LLM-Powered Web Content Extraction with crawlAI
How to Use crawlAI with a Local LLM to Extract Clean Web Content
If you’re working with large websites and want to extract only the meaningful content—like articles, reviews, or tutorials—while ignoring all the clutter (ads, navigation, login prompts, etc.), crawlAI paired with a local LLM like llama3 is a powerful combo.
Here’s how to set it up.
Step 1 Set Up Your Crawler and LLM Filter
Using the crawl4ai library, we spin up a headless browser, fetch a web page, and pass the HTML to an LLM-powered content filter. The filter uses custom instructions to clean up the page, keeping only what matters.
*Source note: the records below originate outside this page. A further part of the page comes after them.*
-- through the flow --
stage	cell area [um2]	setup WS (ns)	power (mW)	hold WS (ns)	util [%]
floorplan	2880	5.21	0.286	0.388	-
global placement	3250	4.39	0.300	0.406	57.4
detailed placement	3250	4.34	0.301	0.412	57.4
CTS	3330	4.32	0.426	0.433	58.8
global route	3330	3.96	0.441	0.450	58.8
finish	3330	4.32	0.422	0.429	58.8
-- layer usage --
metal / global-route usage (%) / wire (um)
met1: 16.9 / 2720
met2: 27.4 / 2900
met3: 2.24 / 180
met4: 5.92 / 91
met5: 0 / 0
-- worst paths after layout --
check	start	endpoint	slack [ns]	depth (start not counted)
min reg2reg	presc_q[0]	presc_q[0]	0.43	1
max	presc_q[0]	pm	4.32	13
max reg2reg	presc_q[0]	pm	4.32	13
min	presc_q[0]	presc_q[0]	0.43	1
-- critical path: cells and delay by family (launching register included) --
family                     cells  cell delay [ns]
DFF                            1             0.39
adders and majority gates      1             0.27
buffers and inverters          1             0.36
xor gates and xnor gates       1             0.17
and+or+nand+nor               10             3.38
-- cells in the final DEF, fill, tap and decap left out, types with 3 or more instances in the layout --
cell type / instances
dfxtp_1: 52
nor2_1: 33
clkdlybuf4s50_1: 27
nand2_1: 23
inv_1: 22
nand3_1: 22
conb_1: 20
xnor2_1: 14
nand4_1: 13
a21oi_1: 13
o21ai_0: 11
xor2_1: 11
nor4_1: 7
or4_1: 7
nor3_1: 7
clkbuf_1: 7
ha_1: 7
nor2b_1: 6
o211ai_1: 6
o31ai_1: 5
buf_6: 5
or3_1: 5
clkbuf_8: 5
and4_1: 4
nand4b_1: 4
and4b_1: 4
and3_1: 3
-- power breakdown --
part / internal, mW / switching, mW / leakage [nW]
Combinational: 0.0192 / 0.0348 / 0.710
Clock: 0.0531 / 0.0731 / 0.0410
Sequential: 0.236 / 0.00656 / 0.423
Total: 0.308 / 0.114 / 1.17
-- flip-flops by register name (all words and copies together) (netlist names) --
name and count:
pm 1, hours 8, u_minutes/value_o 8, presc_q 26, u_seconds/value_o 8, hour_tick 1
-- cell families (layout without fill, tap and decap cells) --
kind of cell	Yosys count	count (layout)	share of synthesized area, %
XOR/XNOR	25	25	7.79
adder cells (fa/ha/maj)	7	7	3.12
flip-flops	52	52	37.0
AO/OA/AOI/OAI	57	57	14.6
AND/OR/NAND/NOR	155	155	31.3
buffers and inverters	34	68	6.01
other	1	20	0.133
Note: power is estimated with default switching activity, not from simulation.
**src/rtl/jtcps1_prog_sdram_if.sv**
```systemverilog
// ROM download prog_* port: the writer drives one byte request and holds
// prog_we until the responder pulses sdram_ack.
interface jtcps1_prog_sdram_if;
  logic [21:0] prog_addr;
  logic [7:0]  prog_data;
  logic [1:0]  prog_mask;
  logic [1:0]  prog_bank;
  logic        prog_we;
  logic        sdram_ack;

  modport master (output prog_addr, prog_data, prog_mask, prog_bank, prog_we,
                  input  sdram_ack);
  modport slave  (input  prog_addr, prog_data, prog_mask, prog_bank, prog_we,
                  output sdram_ack);
endinterface

```
**src/rtl/jtcps1_prog_sdram.sv**
```systemverilog
// SDRAM responder for the ROM download port: power-up init, one byte write
// per request (ACT + WRITE with autoprecharge) and periodic auto-refresh.
// All SDRAM pins are registered; they are decoded from the next state so the
// pins stay aligned with state_q.
// Optional: JTCPS1_FAST_INIT_EN shortens the power-up wait to 16 cycles.
module jtcps1_prog_sdram #(
  parameter int INIT_CYCLES    = 4800,
  parameter int TRCD           = 2,
  parameter int TWRP           = 4,
  parameter int TRFC           = 7,
  parameter int REFRESH_CYCLES = 374
) (
  input  logic                   clk,
  input  logic                   rst_n,
  jtcps1_prog_sdram_if.slave     prog,
  output logic                   init_done,
  output logic [12:0]            sdram_a,
  output logic [1:0]             sdram_ba,
  output logic [15:0]            sdram_dq_o,
  output logic                   sdram_dq_oe,
  output logic [1:0]             sdram_dqm,
  output logic                   sdram_ncs,
  output logic                   sdram_nras,
  output logic                   sdram_ncas,
  output logic                   sdram_nwe,
  output logic                   sdram_cke
);

`ifdef JTCPS1_FAST_INIT_EN
  localparam int INIT_LEN = 16;
`else
  localparam int INIT_LEN = INIT_CYCLES;
`endif
  // PRECHARGE ALL gets tRP=2; the MRS slot covers MRS, tMRD and two idle cycles
  localparam int TRP  = 2;
  localparam int TMRS = 4;
  localparam int CW   = 16;

  // {ncs, nras, ncas, nwe}
  localparam logic [3:0] CMD_NOP = 4'b0111;
  localparam logic [3:0] CMD_PRE = 4'b0010;
  localparam logic [3:0] CMD_REF = 4'b0001;
  localparam logic [3:0] CMD_MRS = 4'b0000;
  localparam logic [3:0] CMD_ACT = 4'b0011;
  localparam logic [3:0] CMD_WR  = 4'b0100;

  typedef enum logic [3:0] {
    INIT_WAIT, INIT_PRE, INIT_REF1, INIT_REF2, INIT_MRS,
    IDLE, ACT, WRITE, REF
  } state_t;

  typedef struct packed {
    logic [21:0] addr;
    logic [7:0]  data;
    logic [1:0]  mask;
    logic [1:0]  bank;
  } req_t;

  state_t          state_q, state_d;
  logic [CW-1:0]   cnt_q, cnt_d;
  logic [CW-1:0]   rcnt_q, rcnt_d;
  logic            pend_q, pend_d;
  logic            done_q, done_d;
  req_t            req_q, req_d;
  logic            expire;

  logic            cke_q, cke_d;
  logic [3:0]      cmd_q, cmd_d;
  logic [12:0]     a_q, a_d;
  logic [1:0]      ba_q, ba_d;
  logic [15:0]     dq_q, dq_d;
  logic            oe_q, oe_d;
  logic [1:0]      dqm_q, dqm_d;
  logic            ack_q, ack_d;

  // Next state, per-state cycle count, request latch and refresh bookkeeping
  always_comb begin
    state_d = state_q;
    cnt_d   = cnt_q + 1'b1;
    req_d   = req_q;
    case (state_q)
      INIT_WAIT: if (cnt_q == CW'(INIT_LEN - 1)) begin state_d = INIT_PRE;  cnt_d = '0; end
      INIT_PRE:  if (cnt_q == CW'(TRP - 1))      begin state_d = INIT_REF1; cnt_d = '0; end
      INIT_REF1: if (cnt_q == CW'(TRFC - 1))     begin state_d = INIT_REF2; cnt_d = '0; end
      INIT_REF2: if (cnt_q == CW'(TRFC - 1))     begin state_d = INIT_MRS;  cnt_d = '0; end
      INIT_MRS:  if (cnt_q == CW'(TMRS - 1))     begin state_d = IDLE;      cnt_d = '0; end
      IDLE: begin
        cnt_d = '0;
        if (pend_q) state_d = REF;
        else if (prog.prog_we) begin
          state_d = ACT;
          req_d   = '{addr: prog.prog_addr, data: prog.prog_data,
                      mask: prog.prog_mask, bank: prog.prog_bank};
        end
      end
      ACT:   if (cnt_q == CW'(TRCD - 1)) begin state_d = WRITE; cnt_d = '0; end
      // WRITE slot plus TWRP cycles of write recovery / autoprecharge
      WRITE: if (cnt_q == CW'(TWRP))     begin state_d = IDLE;  cnt_d = '0; end
      REF:   if (cnt_q == CW'(TRFC - 1)) begin state_d = IDLE;  cnt_d = '0; end
      default: begin state_d = INIT_WAIT; cnt_d = '0; end
    endcase

    expire = done_q && (rcnt_q == CW'(REFRESH_CYCLES - 1));
    rcnt_d = (!done_q || expire) ? '0 : rcnt_q + 1'b1;
    // a fresh expiry wins over the clear; a repeat expiry while pending is absorbed
    pend_d = expire | (pend_q & ~((state_q == IDLE) & pend_q));
    done_d = done_q | (state_d == IDLE);
  end

  // Pin decode: the command is issued on the first cycle of its state
  always_comb begin
    cke_d = 1'b1;
    cmd_d = CMD_NOP;
    a_d   = '0;
    ba_d  = '0;
    dq_d  = '0;
    oe_d  = 1'b0;
    dqm_d = 2'b11;
    ack_d = 1'b0;
    if (cnt_d == '0) begin
      case (state_d)
        INIT_PRE: begin cmd_d = CMD_PRE; a_d[10] = 1'b1; end
        INIT_REF1, INIT_REF2, REF: cmd_d = CMD_REF;
        INIT_MRS: begin cmd_d = CMD_MRS; a_d = 13'h220; end
        ACT: begin
          cmd_d = CMD_ACT;
          ba_d  = req_d.bank;
          a_d   = req_d.addr[21:9];
        end
        WRITE: begin
          cmd_d = CMD_WR;
          ba_d  = req_d.bank;
          a_d   = {2'b00, 1'b1, 1'b0, req_d.addr[8:0]};
          dq_d  = {req_d.data, req_d.data};
          oe_d  = 1'b1;
          dqm_d = req_d.mask;
          ack_d = 1'b1;
        end
        default: ;
      endcase
    end
  end

  // State, counters and registered SDRAM pins
  always_ff @(posedge clk or negedge rst_n) begin
    if (!rst_n) begin
      state_q <= INIT_WAIT;
      cnt_q   <= '0;
      rcnt_q  <= '0;
      pend_q  <= 1'b0;
      done_q  <= 1'b0;
      req_q   <= '0;
      cke_q   <= 1'b0;
      cmd_q   <= CMD_NOP;
      a_q     <= '0;
      ba_q    <= '0;
      dq_q    <= '0;
      oe_q    <= 1'b0;
      dqm_q   <= 2'b11;
      ack_q   <= 1'b0;
    end else begin
      state_q <= state_d;
      cnt_q   <= cnt_d;
      rcnt_q  <= rcnt_d;
      pend_q  <= pend_d;
      done_q  <= done_d;
      req_q   <= req_d;
      cke_q   <= cke_d;
      cmd_q   <= cmd_d;
      a_q     <= a_d;
      ba_q    <= ba_d;
      dq_q    <= dq_d;
      oe_q    <= oe_d;
      dqm_q   <= dqm_d;
      ack_q   <= ack_d;
    end
  end

  assign {sdram_ncs, sdram_nras, sdram_ncas, sdram_nwe} = cmd_q;
  assign sdram_cke      = cke_q;
  assign sdram_a        = a_q;
  assign sdram_ba       = ba_q;
  assign sdram_dq_o     = dq_q;
  assign sdram_dq_oe    = oe_q;
  assign sdram_dqm      = dqm_q;
  assign prog.sdram_ack = ack_q;
  assign init_done      = done_q;

endmodule

```
**src/flat_wrapper.sv**
```systemverilog
// flat-port wrapper written by rule: the top's interface ports become plain ports
module jtcps1_prog_sdram_flat 
#(
  parameter int INIT_CYCLES    = 4800,
  parameter int TRCD           = 2,
  parameter int TWRP           = 4,
  parameter int TRFC           = 7,
  parameter int REFRESH_CYCLES = 374
)
  (clk, rst_n, init_done, sdram_a, sdram_ba, sdram_dq_o, sdram_dq_oe, sdram_dqm, sdram_ncs, sdram_nras, sdram_ncas, sdram_nwe, sdram_cke, prog_prog_addr, prog_prog_data, prog_prog_mask, prog_prog_bank, prog_prog_we, prog_sdram_ack);
  jtcps1_prog_sdram_if prog_i ();
  input  logic clk;
  input  logic rst_n;
  output logic init_done;
  output logic [12:0] sdram_a;
  output logic [1:0] sdram_ba;
  output logic [15:0] sdram_dq_o;
  output logic sdram_dq_oe;
  output logic [1:0] sdram_dqm;
  output logic sdram_ncs;
  output logic sdram_nras;
  output logic sdram_ncas;
  output logic sdram_nwe;
  output logic sdram_cke;
  input wire logic [$bits(prog_i.prog_addr)-1:0] prog_prog_addr;
  input wire logic [$bits(prog_i.prog_data)-1:0] prog_prog_data;
  input wire logic [$bits(prog_i.prog_mask)-1:0] prog_prog_mask;
  input wire logic [$bits(prog_i.prog_bank)-1:0] prog_prog_bank;
  input wire logic [$bits(prog_i.prog_we)-1:0] prog_prog_we;
  output wire logic [$bits(prog_i.sdram_ack)-1:0] prog_sdram_ack;
  assign prog_i.prog_addr = prog_prog_addr;
  assign prog_i.prog_data = prog_prog_data;
  assign prog_i.prog_mask = prog_prog_mask;
  assign prog_i.prog_bank = prog_prog_bank;
  assign prog_i.prog_we = prog_prog_we;
  assign prog_sdram_ack = prog_i.sdram_ack;
  jtcps1_prog_sdram #(.INIT_CYCLES(INIT_CYCLES), .TRCD(TRCD), .TWRP(TWRP), .TRFC(TRFC), .REFRESH_CYCLES(REFRESH_CYCLES)) u_core (.clk(clk), .rst_n(rst_n), .prog(prog_i), .init_done(init_done), .sdram_a(sdram_a), .sdram_ba(sdram_ba), .sdram_dq_o(sdram_dq_o), .sdram_dq_oe(sdram_dq_oe), .sdram_dqm(sdram_dqm), .sdram_ncs(sdram_ncs), .sdram_nras(sdram_nras), .sdram_ncas(sdram_ncas), .sdram_nwe(sdram_nwe), .sdram_cke(sdram_cke));
endmodule
```
**config.mk**
```make
export PLATFORM = sky130hd
export DESIGN_NAME = jtcps1_prog_sdram_flat
export DESIGN_NICKNAME = d
export VERILOG_FILES = /design/src/rtl/jtcps1_prog_sdram_if.sv /design/src/rtl/jtcps1_prog_sdram.sv /design/src/flat_wrapper.sv
export SDC_FILE = /design/constraint.sdc
export NUM_CORES = 1
export LEC_CHECK = 0
export CAP_MARGIN = 15
export CORE_MARGIN = 2
export CORE_UTILIZATION = 30
export CTS_CLUSTER_DIAMETER = 200
export CTS_CLUSTER_SIZE = 25
export DETAILED_ROUTE_END_ITERATION = 8
export GPL_TIMING_DRIVEN = 0
export PLACE_DENSITY = 0.62
export SETUP_SLACK_MARGIN = 0.05
export SLEW_MARGIN = 40
export SYNTH_ARGS = -nofsm -noshare
export SYNTH_HDL_FRONTEND = slang
export SYNTH_SLANG_ARGS = --single-unit
```
**constraint.sdc**
```tcl
create_clock -name clk -period 4.89 [get_ports clk]
set_input_delay 1.2225 -clock clk [delete_from_list [all_inputs] [get_ports clk]]
set_output_delay 1.2225 -clock clk [all_outputs]
set_load 0.005 [all_outputs]
```
* Word level (Yosys, flattened, before mapping)
Cells that the tools add are included.
Word-level totals: register bits 111, bits of input ports 37, output and inout bits 41, logic and storage cells 90
Cells by class: $add $sub $neg 2, equality and inequality tests 22, multiplexer cells 35, bitwise logic cells 5, reduce and logical (&&, ||, !) cells 10
Operator list (count):
- $mux 16 | 8
- $mux 34 | 3
- $pmux 16 s5 | 1
- $mux 4 | 11
- $pmux 4 s9 | 1
- $add 16x1->16 const B | 2
- $eq 16x3->1 const B | 2
- $eq 4x3->1 const B | 8
- $pmux 10 s3 | 1
- $eq 16x1->1 const B | 1
- $eq 16x13->1 const B | 1
- $eq 16x2->1 const B | 1
- $eq 16x9->1 const B | 1
- $eq 4x2->1 const B | 4
- $logic_not 16->1 | 1
- $pmux 3 s5 | 1
- $mux 13 | 1
- $mux 2 | 5
- $eq 4x1->1 const B | 2
- $eq 4x4->1 const B | 2
- $reduce_or 2->1 | 3
- $reduce_or 3->1 | 2
- $logic_not 4->1 | 1
- $and 1x1->1 | 2
- 7 further kinds | 9

* Longest topological paths before layout
Gate-level depths: netlist of run 1.
depth after elaboration 7, mapped depth 10, mapped depth without buffers 9

* Worst setup path before layout of run 1
OpenSTA, ideal clock, no wires.
kind input to register, from input prog_prog_we, to register u_core.a_q[5], in the netlist u_core.sdram_a[5], setup time 0.080 ns, arrival 2.556 ns, required time 4.810 ns, path slack 2.254 ns, stages 6, path buffers 0, path through nor2_1 -> o211a_1 -> or4b_1 -> nor4_2 -> o211ai_2 -> a21oi_1
On the way: longest elaborated chain between the ends 6, elaborated cells on any way between the ends 11, classes of those cells eq/ne: 3; mux: 8
Ends and longest elaborated chain:
- start: declaration | line flat_wrapper.sv:29 | input wire logic [$bits(prog_i.prog_we)-1:0] prog_prog_we;
- $mux 4 | line jtcps1_prog_sdram.sv:90 | else if (prog.prog_we) begin
- $mux 4 | line jtcps1_prog_sdram.sv:89 | if (pend_q) state_d = REF;
- $pmux 4 s9 | line jtcps1_prog_sdram.sv:81 | case (state_q)
- $eq 4x3->1 | line jtcps1_prog_sdram.sv:121 | case (state_d)
- $pmux 10 s3 * | line jtcps1_prog_sdram.sv:121
- $mux 13 * | line jtcps1_prog_sdram.sv:120 | if (cnt_d == '0) begin
- net u_core.a_d[5] | line jtcps1_prog_sdram.sv:69 | logic [12:0] a_q, a_d;
- end signal: assignment | line jtcps1_prog_sdram.sv:155 | a_q <= '0;
- end signal: assignment | line jtcps1_prog_sdram.sv:170 | a_q <= a_d;
- end: declaration | line jtcps1_prog_sdram.sv:69
Mark *: on every way through the listed nets, which the timed path passes. The rest lies on a longest branch.

* Final worst setup path of run 1
from input prog_prog_we, to register u_core.a_q[11], in the netlist u_core.sdram_a[11]
On the way: longest elaborated chain between the ends 6, elaborated cells on any way between the ends 9, classes of those cells eq/ne: 1; mux: 8
Ends and longest elaborated chain:
- $mux 4 | line jtcps1_prog_sdram.sv:90
- $mux 4 | line jtcps1_prog_sdram.sv:89
- $pmux 4 s9 | line jtcps1_prog_sdram.sv:81
- net u_core.state_d[1] | line jtcps1_prog_sdram.sv:59 | state_t state_q, state_d;
- $eq 4x3->1 | line jtcps1_prog_sdram.sv:121
- $mux 2 | line jtcps1_prog_sdram.sv:121
- $mux 13 | line jtcps1_prog_sdram.sv:120
- net u_core.a_d[11] | line jtcps1_prog_sdram.sv:69
The timed path passes the listed nets, and every way through them passes these cells.
[src/rtl/cnn1d_pkg.sv]
// Shared definitions for the 1-D CNN datapath: default sample width and the
// activation-function selector used by activation_unit and activation_lane.
package cnn1d_pkg;

  localparam int DEFAULT_DATA_WIDTH = 12;

  typedef enum logic [1:0] {
    ACT_PASS  = 2'd0,
    ACT_RELU  = 2'd1,
    ACT_LEAKY = 2'd2,
    ACT_CLIP  = 2'd3
  } act_mode_t;

endpackage

[src/rtl/activation_lane.sv]
// Single-channel combinational activation: pass, ReLU, leaky ReLU
// (arithmetic shift, rounds toward minus infinity) or clipped ReLU.
// The result never grows beyond DATA_WIDTH.
module activation_lane
  import cnn1d_pkg::*;
#(
  parameter int DATA_WIDTH  = DEFAULT_DATA_WIDTH,
  parameter int LEAKY_SHIFT = 3
) (
  input  act_mode_t                     i_mode,
  input  logic signed [DATA_WIDTH-1:0]  i_clip_max,
  input  logic signed [DATA_WIDTH-1:0]  i_data,
  output logic signed [DATA_WIDTH-1:0]  o_data
);

  logic w_neg;
  assign w_neg = i_data[DATA_WIDTH-1];

  // Select the activated value; default is the untouched input.
  always_comb begin
    o_data = i_data;
    case (i_mode)
      ACT_PASS:  o_data = i_data;
      ACT_RELU:  if (w_neg) o_data = '0;
      ACT_LEAKY: if (w_neg) o_data = i_data >>> LEAKY_SHIFT;
      ACT_CLIP: begin
        if (w_neg)                     o_data = '0;
        else if (i_data > i_clip_max)  o_data = i_clip_max;
      end
      default:   o_data = i_data;
    endcase
  end

endmodule

[src/rtl/activation_unit.sv]
// Two-stage valid/ready activation pipeline over CHANNELS packed samples.
// Stage 1 captures the beat with the act_mode/clip_max seen at its transfer;
// stage 2 holds the activated result. Optional macro ACTIVATION_STATS_EN adds
// clamp_count, a saturating count of output beats altered by activation.
//
// Handshake: a beat moves across a port on any rising edge where that port's
// valid and ready are both high; valid never depends on ready, data and
// valid hold steady while valid is high and ready is low.
module activation_unit
  import cnn1d_pkg::*;
#(
  parameter int DATA_WIDTH  = DEFAULT_DATA_WIDTH,
  parameter int CHANNELS    = 4,
  parameter int LEAKY_SHIFT = 3
) (
  input  logic                           clk,
  input  logic                           rst,
  input  logic [1:0]                     act_mode,
  input  logic [DATA_WIDTH-1:0]          clip_max,
  output logic                           act_ready_in,
  input  logic                           act_valid_in,
  input  logic [CHANNELS*DATA_WIDTH-1:0] act_data_in,
  input  logic                           act_ready_out,
  output logic                           act_valid_out,
  output logic [CHANNELS*DATA_WIDTH-1:0] act_data_out
`ifdef ACTIVATION_STATS_EN
  ,
  output logic [31:0]                    clamp_count
`endif
);

  localparam int BW = CHANNELS * DATA_WIDTH;

  logic            r_s1_valid;
  logic [BW-1:0]   r_s1_data;
  act_mode_t       r_s1_mode;
  logic [DATA_WIDTH-1:0] r_s1_clip;
  logic            r_s2_valid;
  logic [BW-1:0]   r_s2_data;
  logic [BW-1:0]   w_act;
  logic            w_s2_ready;
  logic            w_s1_accept;

  // Stage 2 can take a beat when empty or when its beat is leaving.
  assign w_s2_ready   = !r_s2_valid || act_ready_out;
  assign act_ready_in = !rst && (!r_s1_valid || w_s2_ready);
  assign w_s1_accept  = act_valid_in && act_ready_in;

  assign act_valid_out = r_s2_valid;
  assign act_data_out  = r_s2_data;

  // Per-channel activation on the stage-1 beat using its captured mode.
  for (genvar g = 0; g < CHANNELS; g++) begin : g_lane
    activation_lane #(
      .DATA_WIDTH  (DATA_WIDTH),
      .LEAKY_SHIFT (LEAKY_SHIFT)
    ) u_lane (
      .i_mode     (r_s1_mode),
      .i_clip_max (r_s1_clip),
      .i_data     (r_s1_data[g*DATA_WIDTH +: DATA_WIDTH]),
      .o_data     (w_act[g*DATA_WIDTH +: DATA_WIDTH])
    );
  end

  // Stage 1: capture beat plus mode/clip; empty once it moves to stage 2.
  always_ff @(posedge clk) begin
    if (rst) begin
      r_s1_valid <= 1'b0;
      r_s1_data  <= '0;
      r_s1_mode  <= ACT_PASS;
      r_s1_clip  <= '0;
    end else if (w_s1_accept) begin
      r_s1_valid <= 1'b1;
      r_s1_data  <= act_data_in;
      r_s1_mode  <= act_mode_t'(act_mode);
      r_s1_clip  <= clip_max;
    end else if (w_s2_ready) begin
      r_s1_valid <= 1'b0;
    end
  end

  // Stage 2: register the activated result whenever it has room.
  always_ff @(posedge clk) begin
    if (rst) begin
      r_s2_valid <= 1'b0;
      r_s2_data  <= '0;
    end else if (w_s2_ready) begin
      r_s2_valid <= r_s1_valid;
      if (r_s1_valid) r_s2_data <= w_act;
    end
  end

`ifdef ACTIVATION_STATS_EN
  logic [CHANNELS-1:0] w_clamped;
  logic                r_s2_clamped;
  logic [31:0]         r_clamp_count;

  for (genvar c = 0; c < CHANNELS; c++) begin : g_clamp
    assign w_clamped[c] = (w_act[c*DATA_WIDTH +: DATA_WIDTH] !=
                           r_s1_data[c*DATA_WIDTH +: DATA_WIDTH]);
  end

  // Remember whether the stage-2 beat differs from its input anywhere.
  always_ff @(posedge clk) begin
    if (rst)                          r_s2_clamped <= 1'b0;
    else if (w_s2_ready && r_s1_valid) r_s2_clamped <= |w_clamped;
  end

  // Count altered beats as they leave, saturating at all-ones.
  always_ff @(posedge clk) begin
    if (rst)
      r_clamp_count <= '0;
    else if (r_s2_valid && act_ready_out && r_s2_clamped && (r_clamp_count != '1))
      r_clamp_count <= r_clamp_count + 32'd1;
  end

  assign clamp_count = r_clamp_count;
`endif

endmodule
from crawl4ai import AsyncWebCrawler, BrowserConfig, CrawlerRunConfig, CacheMode
from crawl4ai.content_filter_strategy import LLMContentFilter
We configure a local LLM (like one served through Ollama):
filter = LLMContentFilter(
provider="ollama/llama3:latest", # local LLM
api_token="no token", # no token needed for local
chunk_token_threshold=1024, # fine-tune for large pages
instruction="""
Extract blog content while preserving the original wording.
Focus on:
- News articles
- Reviews
- Columns
Remove:
- Navigation
- Ads
- Footers
Add full links prefixed with https://www.animenewsnetwork.com/
""",
verbose=True,
base_url="https://your-local-ngrok-tunnel.ngrok-free.app"
)
Step 2: Crawl and Filter
We fetch the page and apply the filter:
async with AsyncWebCrawler(config=browser_config) as crawler:
result = await crawler.arun(url, config=run_config)
html = result.cleaned_html
filtered_content = filter.filter_content(html, ignore_cache=True)
You’ll get a cleaned-up Markdown version of the page—perfect for offline reading, summarization, or training datasets.
Step 3: Save and Analyze
Save the filtered content to a file:
with open("filtered_content.md", "w", encoding="utf-8") as f:
f.write("\n".join(filtered_content))
You can also view how many tokens were used during processing:
filter.show_usage()